### ENTRIES SHOWN
==> src/rtl/pcm_req_if.sv <==
// Request channel: one request to the monitor table.
`timescale 1ns / 1ps
interface pcm_req_if import pcm_pkg::*; ();
	logic              valid;
	logic              ready;
	logic [KIND_W-1:0] req_type;
	logic [PIN_W-1:0]  pin_id;
	logic              sens_given;
	logic [VAL_W-1:0]  sens_value;
	logic [VAL_W-1:0]  reading;

	modport source (output valid, req_type, pin_id, sens_given, sens_value, reading,
		input ready);
	modport sink (input valid, req_type, pin_id, sens_given, sens_value, reading,
		output ready);
endinterface

==> src/rtl/pcm_rpt_if.sv <==
// Report channel: one report from the monitor table.
`timescale 1ns / 1ps
interface pcm_rpt_if import pcm_pkg::*; ();
	logic               valid;
	logic               ready;
	logic [KIND_W-1:0]  report_kind;
	logic [PIN_W-1:0]   out_pin;
	logic [VAL_W-1:0]   out_value;
	logic [VAL_W-1:0]   out_sens;
	logic [RCNT_W-1:0]  entry_count;
	logic               last_of_run;

	modport source (output valid, report_kind, out_pin, out_value, out_sens,
		entry_count, last_of_run, input ready);
	modport sink (input valid, report_kind, out_pin, out_value, out_sens,
		entry_count, last_of_run, output ready);
endinterface

==> src/rtl/pcm_cell.sv <==
// One table cell: holds an entry and takes its neighbor's entry on each advance.
`timescale 1ns / 1ps
module pcm_cell import pcm_pkg::*; (
	input  logic      clk,
	input  logic      arst_n,
	input  ring_ctl_t ctl,
	input  entry_t    d,
	output entry_t    q
);

	entry_t ent_q;

	always_ff @(posedge clk or negedge arst_n) begin
		if (!arst_n) begin
			ent_q <= '0;
		end else if (ctl.shift) begin
			ent_q <= d;
		end
	end

	assign q = ent_q;

endmodule
[src/hw/rtl/pms_pkg.sv]
package pms_pkg;

    // request codes
    localparam logic [1:0] REQ_PUSH = 2'd0;
    localparam logic [1:0] REQ_POP  = 2'd1;
    localparam logic [1:0] REQ_LIST = 2'd2;
    localparam logic [1:0] REQ_NONE = 2'd3;

    // result status codes
    localparam logic [1:0] ST_OK     = 2'd0;
    localparam logic [1:0] ST_FULL   = 2'd1;
    localparam logic [1:0] ST_EMPTY  = 2'd2;
    localparam logic [1:0] ST_BADSEL = 2'd3;

    typedef struct packed {
        logic [1:0]  req_type;
        logic [2:0]  stack_sel;
        logic [31:0] push_data;
    } t_req;

    typedef struct packed {
        logic [1:0]  status;
        logic [31:0] item_data;
        logic [4:0]  item_count;
        logic        last;
    } t_res;

endpackage

[src/hw/rtl/pms_store.sv]
module pms_store #(
    parameter int unsigned DEPTH = 64,
    parameter int unsigned WIDTH = 32,
    localparam int unsigned AW = (DEPTH > 1) ? $clog2(DEPTH) : 1
) (
    input  logic             i_clk,
    input  logic             i_we,
    input  logic [AW-1:0]    i_waddr,
    input  logic [WIDTH-1:0] i_wdata,
    input  logic             i_re,
    input  logic [AW-1:0]    i_raddr,
    output logic [WIDTH-1:0] o_rdata
);

    logic [WIDTH-1:0] r_mem [DEPTH];
    logic [WIDTH-1:0] r_rdata;

    always_ff @(posedge i_clk) begin
        if (i_we) begin
            r_mem[i_waddr] <= i_wdata;
        end
    end

    // read data held until the next read
    always_ff @(posedge i_clk) begin
        if (i_re) begin
            r_rdata <= r_mem[i_raddr];
        end
    end

    assign o_rdata = r_rdata;

endmodule
$ cat config.mk
export PLATFORM = sky130hd
export DESIGN_NAME = double_ended_queue_core
export DESIGN_NICKNAME = d
export VERILOG_FILES = /design/src/design/dq_pkg.sv /design/src/design/dq_mem.sv /design/src/design/dq_ctrl.sv /design/src/design/double_ended_queue_core.sv
export SDC_FILE = /design/constraint.sdc
export NUM_CORES = 1
export LEC_CHECK = 0
export ABC_AREA = 1
export BUFFER_PORTS_ARGS = -buffer_cell sky130_fd_sc_hd__buf_4
export CORE_UTILIZATION = 53
export DETAILED_ROUTE_END_ITERATION = 7
export GPL_TIMING_DRIVEN = 0
export PLACE_DENSITY = 0.71
export SYNTH_ARGS = -nofsm -noshare
export SYNTH_HDL_FRONTEND = slang
export SYNTH_SLANG_ARGS = --single-unit
$ cat constraint.sdc
create_clock -name i_clk -period 7.1 [get_ports i_clk]
set_input_delay 1.065 -clock i_clk [delete_from_list [all_inputs] [get_ports i_clk]]
set_output_delay 1.065 -clock i_clk [all_outputs]
set_load 0.01 [all_outputs]
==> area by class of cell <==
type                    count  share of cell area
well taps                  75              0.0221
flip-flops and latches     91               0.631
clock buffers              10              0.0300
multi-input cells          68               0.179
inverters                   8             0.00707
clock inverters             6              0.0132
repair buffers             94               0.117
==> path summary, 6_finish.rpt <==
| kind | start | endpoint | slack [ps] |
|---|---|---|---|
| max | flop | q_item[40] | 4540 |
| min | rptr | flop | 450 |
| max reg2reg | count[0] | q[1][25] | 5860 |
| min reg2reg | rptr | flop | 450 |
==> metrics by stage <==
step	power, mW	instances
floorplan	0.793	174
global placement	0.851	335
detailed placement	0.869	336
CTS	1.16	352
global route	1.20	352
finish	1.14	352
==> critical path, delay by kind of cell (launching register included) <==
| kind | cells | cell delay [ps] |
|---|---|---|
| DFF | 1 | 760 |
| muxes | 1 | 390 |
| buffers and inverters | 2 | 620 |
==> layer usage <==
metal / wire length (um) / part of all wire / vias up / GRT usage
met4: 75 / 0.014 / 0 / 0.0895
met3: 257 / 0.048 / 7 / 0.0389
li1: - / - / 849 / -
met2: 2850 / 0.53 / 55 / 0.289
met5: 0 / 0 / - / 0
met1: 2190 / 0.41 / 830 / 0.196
### src/hw/rtl/sitrt_div.sv
// Iterative divider of the magnitude by the base, DivChunk quotient bits a cycle.
// Depends on sitrt_pkg.
`timescale 1ns / 1ps

module sitrt_div
	import sitrt_pkg::*;
(
	input  logic                 clk,
	input  logic                 arst_n,
	input  logic                 start,
	input  logic                 step,
	input  logic [ValueBits-1:0] dividend,
	input  logic [CountBits-1:0] base,
	output logic [ValueBits-1:0] quotient,
	output logic [DigitBits-1:0] remainder,
	output logic                 busy
);

	logic [ValueBits-1:0]  quot_q;
	logic [CountBits-1:0]  rem_q;
	logic [DivCntBits-1:0] cnt_q;
	logic [ValueBits-1:0]  quot_d;
	logic [CountBits-1:0]  rem_d;

	// Restoring steps; the remainder stays below the base, so each step is narrow.
	always_comb begin
		logic [CountBits-1:0] t;
		quot_d = quot_q;
		rem_d  = rem_q;
		for (int k = 0; k < DivChunk; k++) begin
			t = {rem_d[CountBits-2:0], quot_d[ValueBits-1]};
			if (t >= base) begin
				rem_d  = t - base;
				quot_d = {quot_d[ValueBits-2:0], 1'b1};
			end else begin
				rem_d  = t;
				quot_d = {quot_d[ValueBits-2:0], 1'b0};
			end
		end
	end

	always_ff @(posedge clk or negedge arst_n) begin
		if (!arst_n) begin
			cnt_q <= '0;
		end else if (start) begin
			cnt_q <= '0;
		end else if (step) begin
			cnt_q <= cnt_q + 1'b1;
		end
	end

	always_ff @(posedge clk) begin
		if (start) begin
			quot_q <= dividend;
			rem_q  <= '0;
		end else if (step) begin
			quot_q <= quot_d;
			rem_q  <= rem_d;
		end
	end

	assign quotient  = quot_q;
	assign remainder = rem_q[DigitBits-1:0];
	assign busy      = (cnt_q != DivCntBits'(DivCycles - 1));

endmodule

### src/hw/rtl/sitrt_seq.sv
// Microcode sequencer: step counter, control word lookup and conditional jumps.
// Depends on sitrt_pkg for the control word, flags and program table.
`timescale 1ns / 1ps

module sitrt_seq
	import sitrt_pkg::*;
(
	input  logic   clk,
	input  logic   arst_n,
	input  flags_t flags,
	output ctrl_t  ctrl
);

	logic [StepBits-1:0] step_q;
	logic [StepBits-1:0] step_d;
	logic                jump;

	assign ctrl = ucode_rom(step_q);

	always_comb begin
		unique case (ctrl.cond)
			C_NEVER:       jump = 1'b0;
			C_ALWAYS:      jump = 1'b1;
			C_WAIT_IN:     jump = !flags.in_acc;
			C_BAD:         jump = flags.bad;
			C_IDX_MORE:    jump = flags.idx_more;
			C_DIV_BUSY:    jump = flags.div_busy;
			C_MORE_DIGITS: jump = flags.more_digits;
			C_POS_ZERO:    jump = flags.pos_zero;
			default:       jump = 1'b0;
		endcase
		// Hold the step while the output slot is full.
		if (flags.stall) begin
			step_d = step_q;
		end else if (jump) begin
			step_d = ctrl.target;
		end else begin
			step_d = step_q + 1'b1;
		end
	end

	always_ff @(posedge clk or negedge arst_n) begin
		if (!arst_n) begin
			step_q <= StepIdle;
		end else begin
			step_q <= step_d;
		end
	end

	a_step_range: assert property (@(posedge clk) disable iff (!arst_n)
		step_q <= StepLast)
		else $error("sequencer step beyond program");

	a_hold_on_stall: assert property (@(posedge clk) disable iff (!arst_n)
		flags.stall |=> step_q == $past(step_q))
		else $error("step moved while output stalled");

	a_wait_idle: assert property (@(posedge clk) disable iff (!arst_n)
		(step_q == StepIdle && !flags.in_acc) |=> step_q == StepIdle)
		else $error("left idle without an item");

endmodule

### TASK STATEMENT
Above are the entries. Copy exactly the part that opens with the line containing "area by class" and closes with the line containing "critical path, delay", and no more.

### ANSWER TO THIS EXERCISE
==> area by class of cell <==
type                    count  share of cell area
well taps                  75              0.0221
flip-flops and latches     91               0.631
clock buffers              10              0.0300
multi-input cells          68               0.179
inverters                   8             0.00707
clock inverters             6              0.0132
repair buffers             94               0.117
==> path summary, 6_finish.rpt <==
| kind | start | endpoint | slack [ps] |
|---|---|---|---|
| max | flop | q_item[40] | 4540 |
| min | rptr | flop | 450 |
| max reg2reg | count[0] | q[1][25] | 5860 |
| min reg2reg | rptr | flop | 450 |
==> metrics by stage <==
step	power, mW	instances
floorplan	0.793	174
global placement	0.851	335
detailed placement	0.869	336
CTS	1.16	352
global route	1.20	352
finish	1.14	352
==> critical path, delay by kind of cell (launching register included) <==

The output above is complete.